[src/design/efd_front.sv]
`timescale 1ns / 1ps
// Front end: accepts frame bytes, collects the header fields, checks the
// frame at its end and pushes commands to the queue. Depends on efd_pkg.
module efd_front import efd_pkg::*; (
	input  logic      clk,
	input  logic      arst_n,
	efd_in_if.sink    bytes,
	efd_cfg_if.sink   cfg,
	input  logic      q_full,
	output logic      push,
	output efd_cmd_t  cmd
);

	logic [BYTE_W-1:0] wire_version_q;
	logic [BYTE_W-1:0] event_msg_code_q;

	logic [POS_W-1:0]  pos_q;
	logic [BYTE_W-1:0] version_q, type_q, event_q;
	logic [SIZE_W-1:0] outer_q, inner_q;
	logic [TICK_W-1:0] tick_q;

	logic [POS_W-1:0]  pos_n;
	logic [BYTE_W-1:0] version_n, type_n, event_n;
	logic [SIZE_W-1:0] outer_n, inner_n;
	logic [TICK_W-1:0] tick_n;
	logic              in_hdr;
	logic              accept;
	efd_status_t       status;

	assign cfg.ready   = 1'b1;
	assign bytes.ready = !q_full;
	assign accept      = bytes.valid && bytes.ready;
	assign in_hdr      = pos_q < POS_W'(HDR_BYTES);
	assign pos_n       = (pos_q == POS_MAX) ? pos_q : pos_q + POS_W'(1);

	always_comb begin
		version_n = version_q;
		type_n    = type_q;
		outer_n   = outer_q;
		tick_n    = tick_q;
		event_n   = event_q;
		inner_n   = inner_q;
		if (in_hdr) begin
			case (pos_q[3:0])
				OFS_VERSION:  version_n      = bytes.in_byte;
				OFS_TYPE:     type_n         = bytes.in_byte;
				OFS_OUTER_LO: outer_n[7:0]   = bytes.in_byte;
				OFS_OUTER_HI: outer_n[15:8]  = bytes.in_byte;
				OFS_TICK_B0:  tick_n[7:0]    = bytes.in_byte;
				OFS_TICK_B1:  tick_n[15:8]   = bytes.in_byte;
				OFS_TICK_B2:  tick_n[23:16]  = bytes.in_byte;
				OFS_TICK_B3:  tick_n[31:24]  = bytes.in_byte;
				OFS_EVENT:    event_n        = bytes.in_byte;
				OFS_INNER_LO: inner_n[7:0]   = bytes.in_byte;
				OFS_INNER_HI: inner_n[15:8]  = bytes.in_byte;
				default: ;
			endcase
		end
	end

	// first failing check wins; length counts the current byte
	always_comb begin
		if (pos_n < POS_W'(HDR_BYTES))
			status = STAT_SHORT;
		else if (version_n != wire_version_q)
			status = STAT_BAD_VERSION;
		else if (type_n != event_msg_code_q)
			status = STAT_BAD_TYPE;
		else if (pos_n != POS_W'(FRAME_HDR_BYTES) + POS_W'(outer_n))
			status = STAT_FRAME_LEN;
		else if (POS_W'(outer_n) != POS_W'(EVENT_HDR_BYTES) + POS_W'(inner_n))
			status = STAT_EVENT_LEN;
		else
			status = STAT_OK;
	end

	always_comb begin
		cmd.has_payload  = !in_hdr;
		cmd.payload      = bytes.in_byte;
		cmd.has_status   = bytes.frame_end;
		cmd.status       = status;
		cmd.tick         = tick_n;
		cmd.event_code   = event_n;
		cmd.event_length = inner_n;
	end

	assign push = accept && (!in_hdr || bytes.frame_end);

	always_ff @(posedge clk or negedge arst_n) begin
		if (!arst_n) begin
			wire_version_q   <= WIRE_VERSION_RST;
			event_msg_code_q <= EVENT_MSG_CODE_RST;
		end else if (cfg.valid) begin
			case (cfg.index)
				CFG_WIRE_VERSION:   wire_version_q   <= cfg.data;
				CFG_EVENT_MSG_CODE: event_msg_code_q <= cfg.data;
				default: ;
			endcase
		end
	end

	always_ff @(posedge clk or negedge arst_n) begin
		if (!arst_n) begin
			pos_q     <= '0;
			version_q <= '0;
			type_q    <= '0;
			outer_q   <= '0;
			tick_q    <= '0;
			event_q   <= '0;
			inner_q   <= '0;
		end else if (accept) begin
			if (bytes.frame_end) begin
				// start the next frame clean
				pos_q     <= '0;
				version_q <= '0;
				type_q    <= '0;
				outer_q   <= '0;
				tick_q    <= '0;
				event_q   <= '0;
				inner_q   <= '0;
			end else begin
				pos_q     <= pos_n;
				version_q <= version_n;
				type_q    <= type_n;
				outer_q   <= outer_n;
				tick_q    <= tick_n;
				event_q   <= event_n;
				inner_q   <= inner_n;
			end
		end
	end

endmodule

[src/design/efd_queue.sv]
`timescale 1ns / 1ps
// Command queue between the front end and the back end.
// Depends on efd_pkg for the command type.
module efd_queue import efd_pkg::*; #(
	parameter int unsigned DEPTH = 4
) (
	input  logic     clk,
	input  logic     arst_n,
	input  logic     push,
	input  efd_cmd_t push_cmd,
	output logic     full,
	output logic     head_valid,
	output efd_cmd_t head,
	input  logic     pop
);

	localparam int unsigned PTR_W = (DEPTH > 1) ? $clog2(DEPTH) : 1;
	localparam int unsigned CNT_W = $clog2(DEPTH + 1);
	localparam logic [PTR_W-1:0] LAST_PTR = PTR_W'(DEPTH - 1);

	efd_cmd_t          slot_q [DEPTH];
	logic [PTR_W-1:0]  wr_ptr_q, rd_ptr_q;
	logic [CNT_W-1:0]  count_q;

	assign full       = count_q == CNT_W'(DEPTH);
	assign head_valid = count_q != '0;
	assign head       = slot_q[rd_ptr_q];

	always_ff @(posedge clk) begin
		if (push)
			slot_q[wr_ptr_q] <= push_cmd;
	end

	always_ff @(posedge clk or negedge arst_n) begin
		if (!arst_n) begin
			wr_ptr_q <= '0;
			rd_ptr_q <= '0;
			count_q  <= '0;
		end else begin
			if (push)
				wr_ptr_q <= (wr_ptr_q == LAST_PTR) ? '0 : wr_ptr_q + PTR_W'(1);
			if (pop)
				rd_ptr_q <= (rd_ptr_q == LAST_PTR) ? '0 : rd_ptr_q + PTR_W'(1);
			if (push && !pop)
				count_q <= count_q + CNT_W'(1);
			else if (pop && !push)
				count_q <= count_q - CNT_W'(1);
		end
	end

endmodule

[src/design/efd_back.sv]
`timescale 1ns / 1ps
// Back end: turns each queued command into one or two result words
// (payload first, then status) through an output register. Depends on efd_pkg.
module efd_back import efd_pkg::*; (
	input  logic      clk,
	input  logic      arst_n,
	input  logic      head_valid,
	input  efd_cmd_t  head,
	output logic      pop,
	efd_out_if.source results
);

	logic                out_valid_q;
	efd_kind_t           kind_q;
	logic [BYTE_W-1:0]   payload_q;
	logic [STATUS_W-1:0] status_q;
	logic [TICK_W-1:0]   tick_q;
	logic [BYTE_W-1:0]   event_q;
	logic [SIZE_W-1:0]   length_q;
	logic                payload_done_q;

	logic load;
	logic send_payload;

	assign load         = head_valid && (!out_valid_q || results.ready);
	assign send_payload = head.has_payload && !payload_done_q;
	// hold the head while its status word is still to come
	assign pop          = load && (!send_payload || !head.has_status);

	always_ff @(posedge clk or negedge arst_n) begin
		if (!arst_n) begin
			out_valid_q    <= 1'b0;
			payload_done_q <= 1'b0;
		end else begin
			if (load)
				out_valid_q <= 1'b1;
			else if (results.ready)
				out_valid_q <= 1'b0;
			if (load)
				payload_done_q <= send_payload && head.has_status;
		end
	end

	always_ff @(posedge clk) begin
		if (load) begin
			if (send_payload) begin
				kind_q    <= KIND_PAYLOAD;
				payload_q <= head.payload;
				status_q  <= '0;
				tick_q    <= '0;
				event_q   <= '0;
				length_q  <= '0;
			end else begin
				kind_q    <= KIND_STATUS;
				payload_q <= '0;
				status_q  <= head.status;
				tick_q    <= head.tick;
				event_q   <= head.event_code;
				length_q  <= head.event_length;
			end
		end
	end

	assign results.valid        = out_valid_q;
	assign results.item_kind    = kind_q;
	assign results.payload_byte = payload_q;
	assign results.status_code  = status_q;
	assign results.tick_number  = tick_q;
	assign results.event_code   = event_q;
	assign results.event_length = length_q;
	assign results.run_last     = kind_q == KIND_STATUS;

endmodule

What to produce -> Go to the line with "rd_ptr_q <= '0;" in the entries above and repeat every line from there through the line with "two result words", exactly and with no other text.

Exercise solution ->
			rd_ptr_q <= '0;
			count_q  <= '0;
		end else begin
			if (push)
				wr_ptr_q <= (wr_ptr_q == LAST_PTR) ? '0 : wr_ptr_q + PTR_W'(1);
			if (pop)
				rd_ptr_q <= (rd_ptr_q == LAST_PTR) ? '0 : rd_ptr_q + PTR_W'(1);
			if (push && !pop)
				count_q <= count_q + CNT_W'(1);
			else if (pop && !push)
				count_q <= count_q - CNT_W'(1);
		end
	end

endmodule

[src/design/efd_back.sv]
`timescale 1ns / 1ps
// Back end: turns each queued command into one or two result words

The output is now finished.